Reflections from May—Part 1: Mountain Dew Induced Jittery Groans


I had a blast writing about August, or more accurately I had a constant smile remembering great stories with great people.

Now, I wish to balance those whimsical reflections with more serious reflections from May.

In May I had been studying Biblical Hebrew for ten months.  That whole endeavor had gone wrong from the very beginning.  I couldn’t get into the class I wanted, it took me several weeks to track down the textbook, and that was all before I had seen a single letter.

Upon opening my book about a month before class started (yes I’m a giant nerd) I saw twenty-two characters that looked more like Chinese than English along with a bunch of points (vowels are marked by lines and dots below consonants).  Just to memorize the alphabet, learn to write the letters, and learn how to pronounce their accompanying sounds took the rest of summer.

Fifteen hundred flash cards later I had still never caught up.  I had been several steps behind throughout the whole experience.

In May, I had to translate Lamentations 4 from Hebrew to English and write a paper defending and explaining my translation to pass my final Hebrew class.

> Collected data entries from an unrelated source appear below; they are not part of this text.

[src/rtl/exe_stage_pkg.sv]
// ============================================================================
// exe_stage_pkg : shared encodings for the execute stage (ALU commands,
//                 shifter types, NZCV flag positions). Rev 1.0
// ============================================================================
`default_nettype none

package exe_stage_pkg;

  typedef enum logic [3:0] {
    CMD_NOP = 4'b0000,
    CMD_MOV = 4'b0001,
    CMD_ADD = 4'b0010,
    CMD_ADC = 4'b0011,
    CMD_SUB = 4'b0100,
    CMD_SBC = 4'b0101,
    CMD_AND = 4'b0110,
    CMD_ORR = 4'b0111,
    CMD_EOR = 4'b1000,
    CMD_MVN = 4'b1001
  } exe_cmd_e;

  typedef enum logic [1:0] {
    SH_LSL = 2'b00,
    SH_LSR = 2'b01,
    SH_ASR = 2'b10,
    SH_ROR = 2'b11
  } shift_e;

  localparam int FLAG_N = 3;
  localparam int FLAG_Z = 2;
  localparam int FLAG_C = 1;
  localparam int FLAG_V = 0;

  function automatic logic [31:0] ror32(input logic [31:0] x, input logic [4:0] r);
    return (x >> r) | (x << (6'd32 - {1'b0, r}));
  endfunction

endpackage

`default_nettype wire

[src/rtl/exe_alu.sv]
// ============================================================================
// exe_alu : combinational ALU producing a result and NZCV flags. Rev 1.0
// ============================================================================
`default_nettype none

module exe_alu
  import exe_stage_pkg::*;
(
  input  logic [3:0]  cmd,
  input  logic [31:0] rn,
  input  logic [31:0] val2,
  input  logic [3:0]  status_in,
  output logic [31:0] result,
  output logic [3:0]  flags
);

  logic [31:0] op_b;
  logic        cin;
  logic [32:0] sum;
  logic        ovf;
  logic        c_out;
  logic        v_out;
  logic        known;

  // Subtraction is Rn + ~Val2 + cin, so the adder carry is already NOT-borrow.
  always_comb begin
    op_b = val2;
    cin  = 1'b0;
    case (exe_cmd_e'(cmd))
      CMD_ADC: cin = status_in[FLAG_C];
      CMD_SUB: begin op_b = ~val2; cin = 1'b1; end
      CMD_SBC: begin op_b = ~val2; cin = status_in[FLAG_C]; end
      default: ;
    endcase
    sum = {1'b0, rn} + {1'b0, op_b} + {32'b0, cin};
    ovf = (rn[31] == op_b[31]) && (sum[31] != rn[31]);
  end

  always_comb begin
    result = 32'b0;
    c_out  = status_in[FLAG_C];
    v_out  = status_in[FLAG_V];
    known  = 1'b1;
    case (exe_cmd_e'(cmd))
      CMD_MOV: result = val2;
      CMD_MVN: result = ~val2;
      CMD_ADD, CMD_ADC, CMD_SUB, CMD_SBC: begin
        result = sum[31:0];
        c_out  = sum[32];
        v_out  = ovf;
      end
      CMD_AND: result = rn & val2;
      CMD_ORR: result = rn | val2;
      CMD_EOR: result = rn ^ val2;
      default: known = 1'b0;
    endcase
  end

  always_comb begin
    flags = status_in;
    if (known) begin
      flags[FLAG_N] = result[31];
      flags[FLAG_Z] = (result == 32'b0);
      flags[FLAG_C] = c_out;
      flags[FLAG_V] = v_out;
    end
  end

endmodule

`default_nettype wire

[src/rtl/exe_stage.sv]
// ============================================================================
// exe_stage : Val2 generator, ALU, branch target, status and EXE/MEM
//             registers of the pipelined ARM core. Rev 1.0
// ============================================================================
`default_nettype none

module exe_stage
  import exe_stage_pkg::*;
(
  input  logic        clk,
  input  logic        rst,
  input  logic        freeze,
  input  logic        wb_en_in,
  input  logic        mem_read_en_in,
  input  logic        mem_write_en_in,
  input  logic        B_in,
  input  logic        S_in,
  input  logic [3:0]  exe_cmd_in,
  input  logic [31:0] PC_in,
  input  logic [31:0] val_Rn_in,
  input  logic [31:0] val_Rm_in,
  input  logic        imm_in,
  input  logic [11:0] shift_operand_in,
  input  logic [23:0] signed_imm_24_in,
  input  logic [3:0]  dest_in,
  input  logic [3:0]  status_in,
  output logic        branch_taken,
  output logic [31:0] branch_addr,
  output logic [3:0]  status,
  output logic        wb_en,
  output logic        mem_read_en,
  output logic        mem_write_en,
  output logic [31:0] alu_res,
  output logic [31:0] val_Rm,
  output logic [3:0]  dest
);

  logic [31:0] w_val2;
  logic [31:0] w_alu_res;
  logic [3:0]  w_alu_flags;
  logic [4:0]  w_shamt;

  assign w_shamt = shift_operand_in[11:7];

  // Memory addressing takes the raw 12-bit offset even when imm_in is set.
  always_comb begin
    w_val2 = val_Rm_in;
    if (mem_read_en_in || mem_write_en_in) begin
      w_val2 = {20'b0, shift_operand_in};
    end else if (imm_in) begin
      w_val2 = ror32({24'b0, shift_operand_in[7:0]}, {shift_operand_in[11:8], 1'b0});
    end else begin
      case (shift_e'(shift_operand_in[6:5]))
        SH_LSL: w_val2 = val_Rm_in << w_shamt;
        SH_LSR: w_val2 = val_Rm_in >> w_shamt;
        SH_ASR: w_val2 = $unsigned($signed(val_Rm_in) >>> w_shamt);
        SH_ROR: w_val2 = ror32(val_Rm_in, w_shamt);
        default: w_val2 = val_Rm_in;
      endcase
    end
  end

  exe_alu u_alu (
    .cmd       (exe_cmd_in),
    .rn        (val_Rn_in),
    .val2      (w_val2),
    .status_in (status_in),
    .result    (w_alu_res),
    .flags     (w_alu_flags)
  );

  assign branch_taken = B_in;
  assign branch_addr  = PC_in + {{6{signed_imm_24_in[23]}}, signed_imm_24_in, 2'b00};

  always_ff @(posedge clk) begin
    if (rst) begin
      status <= 4'b0;
    end else if (!freeze && S_in) begin
      status <= w_alu_flags;
    end
  end

  always_ff @(posedge clk) begin
    if (rst) begin
      wb_en        <= 1'b0;
      mem_read_en  <= 1'b0;
      mem_write_en <= 1'b0;
      alu_res      <= 32'b0;
      val_Rm       <= 32'b0;
      dest         <= 4'b0;
    end else if (!freeze) begin
      wb_en        <= wb_en_in;
      mem_read_en  <= mem_read_en_in;
      mem_write_en <= mem_write_en_in;
      alu_res      <= w_alu_res;
      val_Rm       <= val_Rm_in;
      dest         <= dest_in;
    end
  end

endmodule

`default_nettype wire

[config.mk]
export PLATFORM = sky130hd
export DESIGN_NAME = exe_stage
export DESIGN_NICKNAME = d
export VERILOG_FILES = /design/src/rtl/exe_stage_pkg.sv /design/src/rtl/exe_alu.sv /design/src/rtl/exe_stage.sv
export SDC_FILE = /design/constraint.sdc
export NUM_CORES = 1
export LEC_CHECK = 0
export CORE_UTILIZATION = 52
export CTS_CLUSTER_DIAMETER = 40
export CTS_CLUSTER_SIZE = 30
export DETAILED_ROUTE_END_ITERATION = 7
export PLACE_DENSITY = 0.87
export SYNTH_ARGS = -nofsm -noshare
export SYNTH_HDL_FRONTEND = slang
export SYNTH_SLANG_ARGS = --single-unit
export TNS_END_PERCENT = 1
[constraint.sdc]
create_clock -name clk -period 6.9 [get_ports clk]
set_input_delay 0.69 -clock clk [delete_from_list [all_inputs] [get_ports clk]]
set_output_delay 0.69 -clock clk [all_outputs]
set_load 0.1 [all_outputs]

At the same time I was having a lot of trouble sleeping during the day (I was working the 10pm-6am shift at 24hourftiness).  As I got into my car to drive to work a sense of panic would hit me as my eyes started to feel heavy.  It was so bad that I was drinking two two-liter bottles of either Diet Mountain Dew or Pepsi One every night (I’m still trying to break that addiction but now in the context of trying to be awake during the day). 

Around 2AM would come and there would be almost nobody at the gym (in three years I would only see it completely empty in the middle of the night on July fourth).  I would start to feel utterly oppressed by life.  I couldn’t go to sleep, was painstakingly looking up every word in an analytic lexicon and dictionary (tools for those who have to translate Hebrew but aren’t good at it), couldn’t see why learning Hebrew mattered beyond graduating, and with great loneliness wondered why I was willing to work nights while normal people slept.

I was powerless to make changes, which was probably the worst part.  So, what I would end up doing was write out Exodus 2:23-25:

After a long time the king of Egypt died.  The Israelites groaned under their slavery, and cried out.  Out of the slavery their cry for help rose up to God.  God heard their groaning, and God remembered his covenant with Abraham, Isaac, and God took notice of them.

I begged God to hear my jittery caffeine induced groans.